◆ What you have to do:
Once you find the line containing "number of register" in the data below, copy it and each following line exactly, up to and including the line containing "kind | slack (ns) | endpoint", and nothing else.

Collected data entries
==> src/rtl/fetch_stage_pkg.sv <==
// Shared definitions for the fetch stage and the pipeline registers.
// Holds the word width, the HLT opcode and the fetch-state encoding.
package fetch_stage_pkg;

  localparam int WORD_W = 16;
  localparam int OP_MSB = 15;
  localparam int OP_LSB = 12;
  localparam logic [3:0] OP_HLT = 4'hF;

  typedef enum logic [1:0] {
    FETCH = 2'd0,
    HOLD  = 2'd1,
    DRAIN = 2'd2,
    HALT  = 2'd3
  } fetch_state_e;

  function automatic logic [3:0] opcode(input logic [WORD_W-1:0] word);
    return word[OP_MSB:OP_LSB];
  endfunction

  function automatic logic is_hlt(input logic [WORD_W-1:0] word);
    return opcode(word) == OP_HLT;
  endfunction

endpackage

==> src/rtl/ifid_reg.sv <==
// Generic pipeline register: instruction, pc+2 and a valid bit.
// Flush clears only the valid bit and takes priority over load.
module ifid_reg
  import fetch_stage_pkg::*;
#(
  parameter int W = WORD_W
) (
  input  logic         clk,
  input  logic         rst,
  input  logic         load,
  input  logic         flush,
  input  logic [W-1:0] instr_in,
  input  logic [W-1:0] pc_plus2_in,
  output logic [W-1:0] instr,
  output logic [W-1:0] pc_plus2,
  output logic         valid
);

  logic [W-1:0] instr_q, instr_d;
  logic [W-1:0] pc_plus2_q, pc_plus2_d;
  logic         valid_q, valid_d;

  always_comb begin
    instr_d    = instr_q;
    pc_plus2_d = pc_plus2_q;
    valid_d    = valid_q;
    if (flush) begin
      valid_d = 1'b0;
    end else if (load) begin
      instr_d    = instr_in;
      pc_plus2_d = pc_plus2_in;
      valid_d    = 1'b1;
    end
  end

  always_ff @(posedge clk or posedge rst) begin
    if (rst) begin
      instr_q    <= '0;
      pc_plus2_q <= '0;
      valid_q    <= 1'b0;
    end else begin
      instr_q    <= instr_d;
      pc_plus2_q <= pc_plus2_d;
      valid_q    <= valid_d;
    end
  end

  assign instr    = instr_q;
  assign pc_plus2 = pc_plus2_q;
  assign valid    = valid_q;

endmodule

==> src/rtl/fetch_stage.sv <==
// Instruction fetch stage: PC, imem request/ready handshake, skid and
// pending-redirect registers, and the IF/ID pipeline register.
module fetch_stage
  import fetch_stage_pkg::*;
#(
  parameter logic [WORD_W-1:0] RESET_PC = 16'h0000
) (
  input  logic              clk,
  input  logic              rst,
  input  logic              stall,
  input  logic              br_taken,
  input  logic [WORD_W-1:0] br_target,
  output logic              imem_req,
  output logic [WORD_W-1:0] imem_addr,
  input  logic              imem_ready,
  input  logic [WORD_W-1:0] imem_rdata,
  output logic [WORD_W-1:0] ifid_instr,
  output logic [WORD_W-1:0] ifid_pc_plus2,
  output logic              ifid_valid,
  output logic              halted
);

  fetch_state_e      state_q, state_d;
  logic [WORD_W-1:0] pc_q, pc_d;
  logic [WORD_W-1:0] skid_q, skid_d;
  logic [WORD_W-1:0] pending_q, pending_d;
  logic [WORD_W-1:0] pc_plus2;
  logic [WORD_W-1:0] ifid_din;
  logic              ifid_load;
  logic              ifid_flush;

  assign pc_plus2 = pc_q + 16'd2;

  always_ff @(posedge clk or posedge rst) begin
    if (rst) begin
      state_q   <= FETCH;
      pc_q      <= RESET_PC;
      skid_q    <= '0;
      pending_q <= '0;
    end else begin
      state_q   <= state_d;
      pc_q      <= pc_d;
      skid_q    <= skid_d;
      pending_q <= pending_d;
    end
  end

  always_comb begin
    state_d    = state_q;
    pc_d       = pc_q;
    skid_d     = skid_q;
    pending_d  = pending_q;
    ifid_load  = 1'b0;
    ifid_flush = 1'b0;
    ifid_din   = imem_rdata;
    case (state_q)
      FETCH: begin
        if (imem_ready) begin
          if (br_taken) begin
            ifid_flush = 1'b1;
            pc_d       = br_target;
          end else if (!stall) begin
            ifid_load = 1'b1;
            if (is_hlt(imem_rdata)) state_d = HALT;
            else                    pc_d    = pc_plus2;
          end else begin
            skid_d  = imem_rdata;
            state_d = HOLD;
          end
        end else if (br_taken) begin
          // Request still outstanding: remember the target until it drains.
          pending_d  = br_target;
          ifid_flush = 1'b1;
          state_d    = DRAIN;
        end else if (!stall) begin
          ifid_flush = 1'b1;
        end
      end
      HOLD: begin
        ifid_din = skid_q;
        if (br_taken) begin
          ifid_flush = 1'b1;
          pc_d       = br_target;
          state_d    = FETCH;
        end else if (!stall) begin
          ifid_load = 1'b1;
          if (is_hlt(skid_q)) begin
            state_d = HALT;
          end else begin
            pc_d    = pc_plus2;
            state_d = FETCH;
          end
        end
      end
      DRAIN: begin
        ifid_flush = 1'b1;
        if (br_taken) pending_d = br_target;
        if (imem_ready) begin
          // A redirect landing on the drain cycle is newer than pending.
          pc_d    = br_taken ? br_target : pending_q;
          state_d = FETCH;
        end
      end
      HALT: begin
        if (br_taken) begin
          ifid_flush = 1'b1;
          pc_d       = br_target;
          state_d    = FETCH;
        end else if (!stall) begin
          ifid_flush = 1'b1;
        end
      end
      default: state_d = FETCH;
    endcase
  end

  // Memory-side outputs depend on state and pc only.
  always_comb begin
    imem_req  = 1'b0;
    halted    = 1'b0;
    imem_addr = pc_q;
    case (state_q)
      FETCH, DRAIN: imem_req = 1'b1;
      HALT:         halted   = 1'b1;
      default:      ;
    endcase
  end

  ifid_reg #(
    .W(WORD_W)
  ) u_ifid (
    .clk        (clk),
    .rst        (rst),
    .load       (ifid_load),
    .flush      (ifid_flush),
    .instr_in   (ifid_din),
    .pc_plus2_in(pc_plus2),
    .instr      (ifid_instr),
    .pc_plus2   (ifid_pc_plus2),
    .valid      (ifid_valid)
  );

endmodule

==> config.mk <==
export PLATFORM = sky130hd
export DESIGN_NAME = fetch_stage
export DESIGN_NICKNAME = d
export VERILOG_FILES = /design/src/rtl/fetch_stage_pkg.sv /design/src/rtl/ifid_reg.sv /design/src/rtl/fetch_stage.sv
export SDC_FILE = /design/constraint.sdc
export NUM_CORES = 1
export LEC_CHECK = 0
export CAP_MARGIN = 40
export CORE_ASPECT_RATIO = 1.2
export CORE_UTILIZATION = 50
export CTS_BUF_LIST = sky130_fd_sc_hd__clkbuf_16
export DETAILED_ROUTE_END_ITERATION = 16
export HOLD_SLACK_MARGIN = 0.02
export PLACE_DENSITY_LB_ADDON = 0.08
export RECOVER_POWER = 50
export SLEW_MARGIN = 25
export SYNTH_ARGS = -nofsm -noshare
export SYNTH_HDL_FRONTEND = slang
export SYNTH_HIERARCHICAL = 1
export SYNTH_SLANG_ARGS = --single-unit
==> constraint.sdc <==
create_clock -name clk -period 3.35 [get_ports clk]
set_input_delay 0.335 -clock clk [delete_from_list [all_inputs] [get_ports clk]]
set_output_delay 0.335 -clock clk [all_outputs]
set_load 0.05 [all_outputs]
==> run summary, run 1 <==
synthesis-to-finish area growth - 27.3%
Global Route Usage Sum - 24.2%
largest net degree at the start of global routing - 35
Setup crit start - state_q[1]$_DFFE_PP0P_
Post-synth EDFFs - 0
placed insts - 558
Initial Utilization - 51.6%
core area - 8610 um2
routability cong. - 0.828
most frequent cell after synthesis - dfrtp_1
Reg area - 2080 um2
vias after detailed routing - 3317
# hold bufs at CTS - 0
die area - 9260 um2
Clock Tree Buf Depth - 2
minimum clock period - 2.58 ns
Setup CP Type - flip-flop to output port
Sinks on Clock Net - 83
PwrDens - 1020 nW/um2
Via-to-Cell Ratio - 5.77
fin nets - 491
Final Cycle Share - 77.1%
antenna-violating nets left - 0
leakage power - 2.36 nW
grt ovf - 0
Slew @ Worst Pin - 1.75 ns
share of cells above drive strength 1 - 24.7%
Post-route DRC - 0
Max Clk Rate - 387 MHz
Yosys top cell by area - dfrtp_1
Internal Power - 0.00322 W
number of port buffers - 87
max cap viols - 2
Synth top cells by count - dfrtp_1 (83), mux2_2 (50), mux2_4 (32)
initial antenna violation count - 0
worst skew pair latency - 0.34 ns
data required time of the worst path - 3.01 ns
maximum vdd drop - 0.481 mV
R2R depth - 5
GRT Max-Usage Layer - met2
post-detail-place hpwl - 7250 um
post-synth net total - 407
ys async rst share - 100%
max-slew violation count - 66
Cell Area, Synth - 4440 um2
wire per inst - 17.8 um
startpoint types - flip-flop
Ant. Diodes - 0
GR Util met1 - 34.3%
post-synthesis sequential area ratio - 46.8%
Comb power frac - 51.6%
Yosys top cell area share - 46.8%
critical path arrival - 2.25 ns
Reg power frac - 32.7%
slew margin rel. - -16.5%
Synth Instances - 369
Sw Ratio - 44.2%
Clock Skew - 0.00519 ns
filler-free cell count of the finished design - 575
H-tree Lvls - 3
I/O Pins - 88
clk slew on worst S/H paths - 0.06 ns
CP Max Fanout - 9
Die X - 88.0 um
status - complete, but fails checks
number of register bits inferred by synthesis - 83
Synth area leaders - dfrtp_1 (47%), mux2_2 (13%), mux2_4 (11%)
final setup TNS - 0 ns
Rows - 37
failing checks - capacitance limit, slew limit
CP Capture Type - output port
multi-input logic area - 2150 um2
Most used DFF post-synth - dfrtp_1
unrepaired setup endpoints after global routing - false
DRT iter0 DRCs - 189
Post-CTS Resized - 0
Synth Area per Inst - 12.0 um2
CTS tree - yes
synth warn - 6
Reg2Reg Launch Point - state_q[1]$_DFFE_PP0P_
Clock power frac - 15.7%
met2 GRT Util - 36.8%
Hold Fails Final Rpt - 0
Netlist cell types - 52
Post-Route WL - 10200 um
CTS Buf Count - 9
Post-CTS Setup Bufs - 0
Filler cells - 719
die height - 105 um
Switching Power - 0.00255 W
GR Util met3 - 3.37%
worst hold path type - primary input to async pin
Root Buffer - clkbuf_16
vias in the first global route - 3338
Final setup viols - 0
drt pass-1 iters - 5
first-pass GRT wire length - 17200 um
## cell type report
type / count / area share, %
clock buffers: 9 / 3.98
clock inverters: 7 / 0.775
inverters: 8 / 0.531
multi-input cells: 250 / 38.0
flip-flops and latches: 83 / 36.7
well taps: 117 / 2.59
repair buffers: 101 / 17.4
## metal layers
layer | vias to the layer above | share of wire, %
met2 | 125 | 48
li1 | 1553 | -
met1 | 1621 | 43
met3 | 18 | 6.3
met4 | 0 | 2.2
met5 | - | 0
## final timing paths
kind | slack (ns) | endpoint
worst max register to register | 0.97 | u_ifid/pc_plus2[8]$_DFFE_PP0P_
worst min-delay path | 0.35 | imem_addr[15]$_DFFE_PP0P_
min in group clk | 0.49 | pending_q[3]$_DFFE_PP0P_
max in group asynchronous | 0.93 | skid_q[0]$_DFFE_PP0P_
worst max-delay path | 0.77 | halted
worst min register to register | 0.49 | pending_q[3]$_DFFE_PP0P_
## power groups by stage
stage / sequential (W) / clock (W) / combinational (W)
finish: 0.00188 / 0.000907 / 0.00297
global route: 0.00195 / 0.000966 / 0.00316
CTS: 0.00189 / 0.000927 / 0.00304
detailed placement: 0.00190 / 0 / 0.00303
global placement: 0.00188 / 0 / 0.00299
floorplan: 0.00272 / 0 / 0.00127
## worst max-delay path, cell delays in order, from the launching register on
cell	delay (ns)
dfrtp_1	0.49
clkinv_1	0.34
nor2_1	0.22
clkdlybuf4s50_1	0.85
## through the flow
stage / hold slack, ns / area [um2] / worst slack, ns / total power, W / util [%]
finish: 0.349 / 5650 / 0.769 / 0.00576 / 65.6
global route: 0.387 / 5650 / 0.436 / 0.00608 / 65.6
CTS: 0.471 / 5660 / 0.815 / 0.00585 / 65.7
detailed placement: 0.479 / 5390 / 0.588 / 0.00493 / 62.6
global placement: 0.474 / 5380 / 0.692 / 0.00487 / 62.4
floorplan: 0.459 / 4440 / 1.23 / 0.00399 / -
## flip-flops by register name (all words and copies together) (netlist names)
name	count
skid_q	16
imem_addr	16
u_ifid/valid	1
state_q	2
u_ifid/pc_plus2	16
pending_q	16
u_ifid/instr	16
## cell usage in the layout (no fill, tap or decap), types with 8 or more instances in the layout
cell type / Yosys / layout
nor3_1: 10 / 10
nand2_1: 16 / 16
mux2_4: 32 / 32
dfrtp_1: 83 / 83
a22o_1: 9 / 9
nor2_1: 18 / 18
xor2_1: 9 / 9
o21ai_0: 13 / 13
a21oi_1: 11 / 11
nand4_1: 8 / 8
clkbuf_16: 0 / 9
buf_4: 1 / 9
clkdlybuf4s50_1: 0 / 62
mux2_2: 50 / 50
dlygate4sd3_1: 0 / 25
## cells by family after synthesis
group,share of synthesized area [%]
muxes,24.0
buffers and inverters,4.85
AOI/OAI and AO/OA,12.2
xor gates and xnor gates,2.56
and+or+nand+nor,9.38
adders and majority gates,0.282
DFF,46.8
Note: power is estimated with default switching activity, not from simulation.
==> run 2: changes to the inputs <==
--- a/config.mk
+++ b/config.mk
@@ -7,7 +7,7 @@
 export LEC_CHECK = 0
 export CAP_MARGIN = 40
 export CORE_ASPECT_RATIO = 1.2
-export CORE_UTILIZATION = 50
+export CORE_UTILIZATION = 47
 export CTS_BUF_LIST = sky130_fd_sc_hd__clkbuf_16
 export DETAILED_ROUTE_END_ITERATION = 16
 export HOLD_SLACK_MARGIN = 0.02
==> constraint.sdc (replaced) <==
create_clock -name clk -period 2.1 [get_ports clk]
set_input_delay 0.21 -clock clk [delete_from_list [all_inputs] [get_ports clk]]
set_output_delay 0.21 -clock clk [all_outputs]
set_load 0.05 [all_outputs]
==> run 2 against run 1 <==
Against the previous run:
- the run now ends clean
- via count up 2.8%
- final cell count is 4.3% higher
- power increased by 66%
- die area is 6.2% higher
- sequential cell count stayed put
- clock skew up 0.0050 ns
- critical path depth is 2 lower
- sequential share of layout area is 1.5 points lower
- count of clock-buffer cells in the layout is the same
- sequential power up 58%
- register-to-register slack got worse by 0.76 ns
- global-route usage decreased by 1.0 points
- largest cell class unchanged
==> run summary, run 2 (same netlist as run 1, synthesis figures left out) <==
status - finished, final reports clean
Setup CP Type - flip-flop to output port
max cap viols - 0 (-2)
Hold WS - 0.336 ns (-0.0140 ns)
Post-Place Setup Slack - -0.00677 ns (-0.595 ns)
Reg area - 2080 um2 (unchanged)
share of cells above drive strength 1 - 29.2% (+4.5 points)
final setup TNS - 0 ns (unchanged)
grt ovf - 0 (unchanged)
core area - 9130 um2 (+6.0%)
Max Clk Rate - 512 MHz
worst path cell trace - clkdlybuf4s50_1
highest-delay cell along the critical path - clkdlybuf4s50_1
Hold Fails Final Rpt - 0 (unchanged)
Clock Tree Buf Depth - 2 (unchanged)
largest net degree at the start of global routing - 36 (+2.9%)
WL met2 - 5060 um (+2.0%)
Crit path max-delay family - buffers and inverters
Final setup viols - 0 (unchanged)
CP peak stage delay - 0.88 ns (+0.03 ns)
fin nets - 513 (+4.5%)
Global Route Usage Sum - 23.1% (-1.0 points)
CP Max Fanout - 8 (-1)
# hold bufs at CTS - 0 (unchanged)
Die X - 90.7 um (+3.1%)
synthesis-to-finish area growth - 32.6%
Initial Utilization - 48.6% (-2.9 points)
Slew @ Worst Pin - 1.05 ns (-0.700 ns)
Filler cells - 725 (+0.83%)
die height - 108 um (+3.1%)
first-pass GRT wire length - 17700 um (+3.2%)
slew margin rel. - 30.1% (+47 points)
PwrDens - 1620 nW/um2 (+59%)
Final Cycle Share - 93.0%
drt pass-1 iters - 5 (unchanged)
CP Capture Type - output port
routability cong. - 0.896 (+8.2%)
leakage power - 2.50 nW (+5.8%)
vias in the first global route - 3412 (+2.2%)
post-detail-place hpwl - 7520 um (+3.7%)
data required time of the worst path - 1.89 ns (-1.12 ns)
worst skew pair latency - 0.33 ns (about the same)
R2R depth - 6 (+1)
clk slew on worst S/H paths - 0.06 ns (about the same)
unrepaired setup endpoints after global routing - false
Post-route DRC - 0 (unchanged)
die area - 9840 um2 (+6.2%)
Final WS setup - 0.146 ns (-0.622 ns)
critical path arrival - 1.74 ns (-0.51 ns)
Ant. Diodes - 0 (unchanged)
I/O Pins - 88 (unchanged)
Rows - 38 (+2.7%)
max-slew violation count - 0 (-100%)
CTS tree - yes
Post-CTS Setup Bufs - 0 (unchanged)
worst hold path type - primary input to async pin
R2R Path End - imem_addr[8]$_DFFE_PP0P_
Reg2Reg Launch Point - state_q[0]$_DFFE_PP0P_
minimum clock period - 1.95 ns
met1 wire length - 4790 um (+8.7%)
highest routed layer - met4
Post-Route WL - 10600 um (+4.0%)
met3 WL - 688 um (+6.7%)
Worst Path Buf+Inv - 1 (-1)
H-tree Lvls - 3 (unchanged)
Via-to-Cell Ratio - 5.68 (-1.5%)
DRT iter0 DRCs - 307 (+62%)
number of port buffers - 87 (unchanged)
most frequent cells in the layout - dfrtp_1 (83), clkdlybuf4s50_1 (67), mux2_2 (50)
maximum vdd drop - 0.668 mV (+39%)
Root Buffer - clkbuf_16
Worst R2R Setup Slack - 0.21 ns (-0.76 ns)
initial antenna violation count - 0 (unchanged)
wire per inst - 17.7 um (-0.37%)
Post-CTS Resized - 0 (unchanged)
multi-input logic area - 2150 um2 (+0.29%)
startpoint types - flip-flop
CTS Buf Count - 9 (unchanged)
Clock Skew - 0.0102 ns (+0.00497 ns)
vias after detailed routing - 3409 (+2.8%)
Sinks on Clock Net - 83 (unchanged)
antenna-violating nets left - 0 (unchanged)
commonest non-fill, non-tap cell in the layout - dfrtp_1
[run 2: power breakdown]
| group | switching, W | leakage, nW | internal (W) | total, W |
|---|---|---|---|---|
| Sequential | 0.000609 | 1.01 | 0.00236 | 0.00297 |
| Combinational | 0.00287 | 1.34 | 0.00213 | 0.00500 |
| Clock | 0.000668 | 0.142 | 0.000930 | 0.00160 |
| Total | 0.00414 | 2.50 | 0.00542 | 0.00956 |
[run 2: how the worst max path moves through the flow]
| stage | startpoint | to | slack, ns | cells past startpoint |
|---|---|---|---|---|
| floorplan | imem_addr[1]$_DFFE_PP0P_ | u_ifid/pc_plus2[13]$_DFFE_PP0P_ | -0.003 | 6 |
| CTS | imem_addr[5]$_DFFE_PP0P_ | imem_addr[5] | 0.13 | 1 |
| global placement | br_taken | imem_addr[13]$_DFFE_PP0P_ | 0.02 | 6 |
| global route | rst | imem_addr[8]$_DFFE_PP0P_ | 0.03 | 3 |
| detailed placement | br_taken | u_ifid/pc_plus2[8]$_DFFE_PP0P_ | -0.007 | 6 |
| finish | imem_addr[5]$_DFFE_PP0P_ | imem_addr[5] | 0.15 | 1 |
[run 2: metrics by stage]
stage,cell area [um2],power [W],cells,utilization [%]
global route,5890,0.0101,600,64.5
detailed placement,5620,0.00806,584,61.6
global placement,5620,0.00798,583,61.5
CTS,5920,0.00970,600,64.9
finish,5890,0.00956,600,64.5
floorplan,4450,0.00636,369,-
[run 2: per-layer routing]
layer | vias to the layer above | track usage [%]
li1 | 1588 | -
met1 | 1674 | 31.1
met2 | 141 | 37.4
met3 | 6 | 4.08
met4 | 0 | 8.76
met5 | - | 0
[run 2: layout make-up]
class	count	share of cell area, %
Multi-Input combinational cell	250	36.6
Sequential cell	83	35.3
Timing Repair Buffer	123	19.9
Clock buffer	9	3.83
Tap cell	120	2.55
Clock inverter	7	1.30
Inverter	8	0.510
==> run 3: changes to the inputs <==
--- a/config.mk
+++ b/config.mk
@@ -5,7 +5,7 @@
 export SDC_FILE = /design/constraint.sdc
 export NUM_CORES = 1
 export LEC_CHECK = 0
-export CAP_MARGIN = 40
+export CAP_MARGIN = 20
 export CORE_ASPECT_RATIO = 1.2
 export CORE_UTILIZATION = 47
 export CTS_BUF_LIST = sky130_fd_sc_hd__clkbuf_16
==> run 3 against run 2 <==
Against the previous run:
- clock skew down 0.0035 ns
- utilization is 0.36 points lower
- register-to-register slack worse by 0.03 ns
- worst hold slack gained 0.0077 ns
==> run summary, run 3 (same netlist as run 1, synthesis figures left out) <==
Via-to-Cell Ratio - 5.71 (+0.46%)
CP peak stage delay - 0.88 ns (about the same)
Reg2Reg Launch Point - state_q[1]$_DFFE_PP0P_
slew margin rel. - 29.9% (-0.17 points)
Rows - 38 (unchanged)
first-pass GRT wire length - 17700 um (-0.50%)
Post-CTS Resized - 0 (unchanged)
leakage power - 2.47 nW (-1.0%)
I/O Pins - 88 (unchanged)
Max Clk Rate - 508 MHz (-0.75%)
CP Max Fanout - 8 (unchanged)
Setup CP Type - flip-flop to output port
wire per inst - 17.8 um (+0.14%)
R2R Path End - u_ifid/pc_plus2[8]$_DFFE_PP0P_
maximum vdd drop - 0.673 mV (+0.72%)
critical path arrival - 1.76 ns (+0.02 ns)
worst skew pair latency - 0.34 ns (about the same)
fin nets - 512 (-0.19%)
Clock Skew - 0.00669 ns (-0.00347 ns)
grt ovf - 0 (unchanged)
vias in the first global route - 3414 (+0.059%)
placed insts - 583 (-0.17%)
Final Cycle Share - 93.7% (+0.70 points)
most frequent cells in the layout - dfrtp_1 (83), clkdlybuf4s50_1 (74), mux2_2 (50)
post-detail-place hpwl - 7540 um (+0.16%)
CTS tree - yes
startpoint types - flip-flop
PwrDens - 1610 nW/um2 (-0.69%)
final setup TNS - 0 ns (unchanged)
CTS Buf Count - 9 (unchanged)
Hold Fails Final Rpt - 0 (unchanged)
Root Buffer - clkbuf_16
Worst Path Buf+Inv - 1 (unchanged)
Initial Utilization - 48.6% (unchanged)
largest net degree at the start of global routing - 36 (unchanged)
die area - 9840 um2 (unchanged)
commonest non-fill, non-tap cell in the layout - dfrtp_1
unrepaired setup endpoints after global routing - false
data required time of the worst path - 1.89 ns (about the same)
max-slew violation count - 0 (unchanged)
Worst R2R Setup Slack - 0.18 ns (-0.03 ns)
vias after detailed routing - 3419 (+0.29%)
Post-CTS Setup Bufs - 0 (unchanged)
die height - 108 um (unchanged)
routability cong. - 0.896 (unchanged)
# hold bufs at CTS - 0 (unchanged)
Ant. Diodes - 0 (unchanged)
filler-free cell count of the finished design - 599 (-0.17%)
Hold WS - 0.343 ns (+0.00775 ns)
Post-route DRC - 0 (unchanged)
DRT iter0 DRCs - 186 (-39%)
highest-delay cell along the critical path - clkdlybuf4s50_1
Post-Route WL - 10600 um (about the same)
minimum clock period - 1.97 ns (+0.0148 ns)
number of port buffers - 87 (unchanged)
initial antenna violation count - 0 (unchanged)
H-tree Lvls - 3 (unchanged)
Sinks on Clock Net - 83 (unchanged)
Die X - 90.7 um (unchanged)
Final setup viols - 0 (unchanged)
share of cells above drive strength 1 - 29.0% (-0.15 points)
worst path cell trace - clkdlybuf4s50_1
status - finished, final reports clean
Clock Tree Buf Depth - 2 (unchanged)
Crit path max-delay family - buffers and inverters
max cap viols - 0 (unchanged)
drt pass-1 iters - 7 (+2)
core area - 9130 um2 (unchanged)
clk slew on worst S/H paths - 0.06 ns (about the same)
Filler cells - 736 (+1.5%)
Global Route Usage Sum - 23.3% (+0.17 points)
R2R depth - 5 (-1)
antenna-violating nets left - 0 (unchanged)
worst hold path type - primary input to async pin
synthesis-to-finish area growth - 31.8%
Slew @ Worst Pin - 1.05 ns (+0.00252 ns)
CP Capture Type - output port
-- run 3: cell types whose count changed in the layout (fill, tap and decap cells not counted) --
| cell | previous run | this run |
|---|---|---|
| clkdlybuf4s50_1 | 67 | 74 |
| bufinv_16 | 1 | 0 |
| buf_4 | 32 | 31 |
| clkinv_2 | 1 | 2 |
| dlygate4sd3_1 | 18 | 11 |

◆ Written response:
number of register bits inferred by synthesis - 83
Synth area leaders - dfrtp_1 (47%), mux2_2 (13%), mux2_4 (11%)
final setup TNS - 0 ns
Rows - 37
failing checks - capacitance limit, slew limit
CP Capture Type - output port
multi-input logic area - 2150 um2
Most used DFF post-synth - dfrtp_1
unrepaired setup endpoints after global routing - false
DRT iter0 DRCs - 189
Post-CTS Resized - 0
Synth Area per Inst - 12.0 um2
CTS tree - yes
synth warn - 6
Reg2Reg Launch Point - state_q[1]$_DFFE_PP0P_
Clock power frac - 15.7%
met2 GRT Util - 36.8%
Hold Fails Final Rpt - 0
Netlist cell types - 52
Post-Route WL - 10200 um
CTS Buf Count - 9
Post-CTS Setup Bufs - 0
Filler cells - 719
die height - 105 um
Switching Power - 0.00255 W
GR Util met3 - 3.37%
worst hold path type - primary input to async pin
Root Buffer - clkbuf_16
vias in the first global route - 3338
Final setup viols - 0
drt pass-1 iters - 5
first-pass GRT wire length - 17200 um
## cell type report
type / count / area share, %
clock buffers: 9 / 3.98
clock inverters: 7 / 0.775
inverters: 8 / 0.531
multi-input cells: 250 / 38.0
flip-flops and latches: 83 / 36.7
well taps: 117 / 2.59
repair buffers: 101 / 17.4
## metal layers
layer | vias to the layer above | share of wire, %
met2 | 125 | 48
li1 | 1553 | -
met1 | 1621 | 43
met3 | 18 | 6.3
met4 | 0 | 2.2
met5 | - | 0
## final timing paths
kind | slack (ns) | endpoint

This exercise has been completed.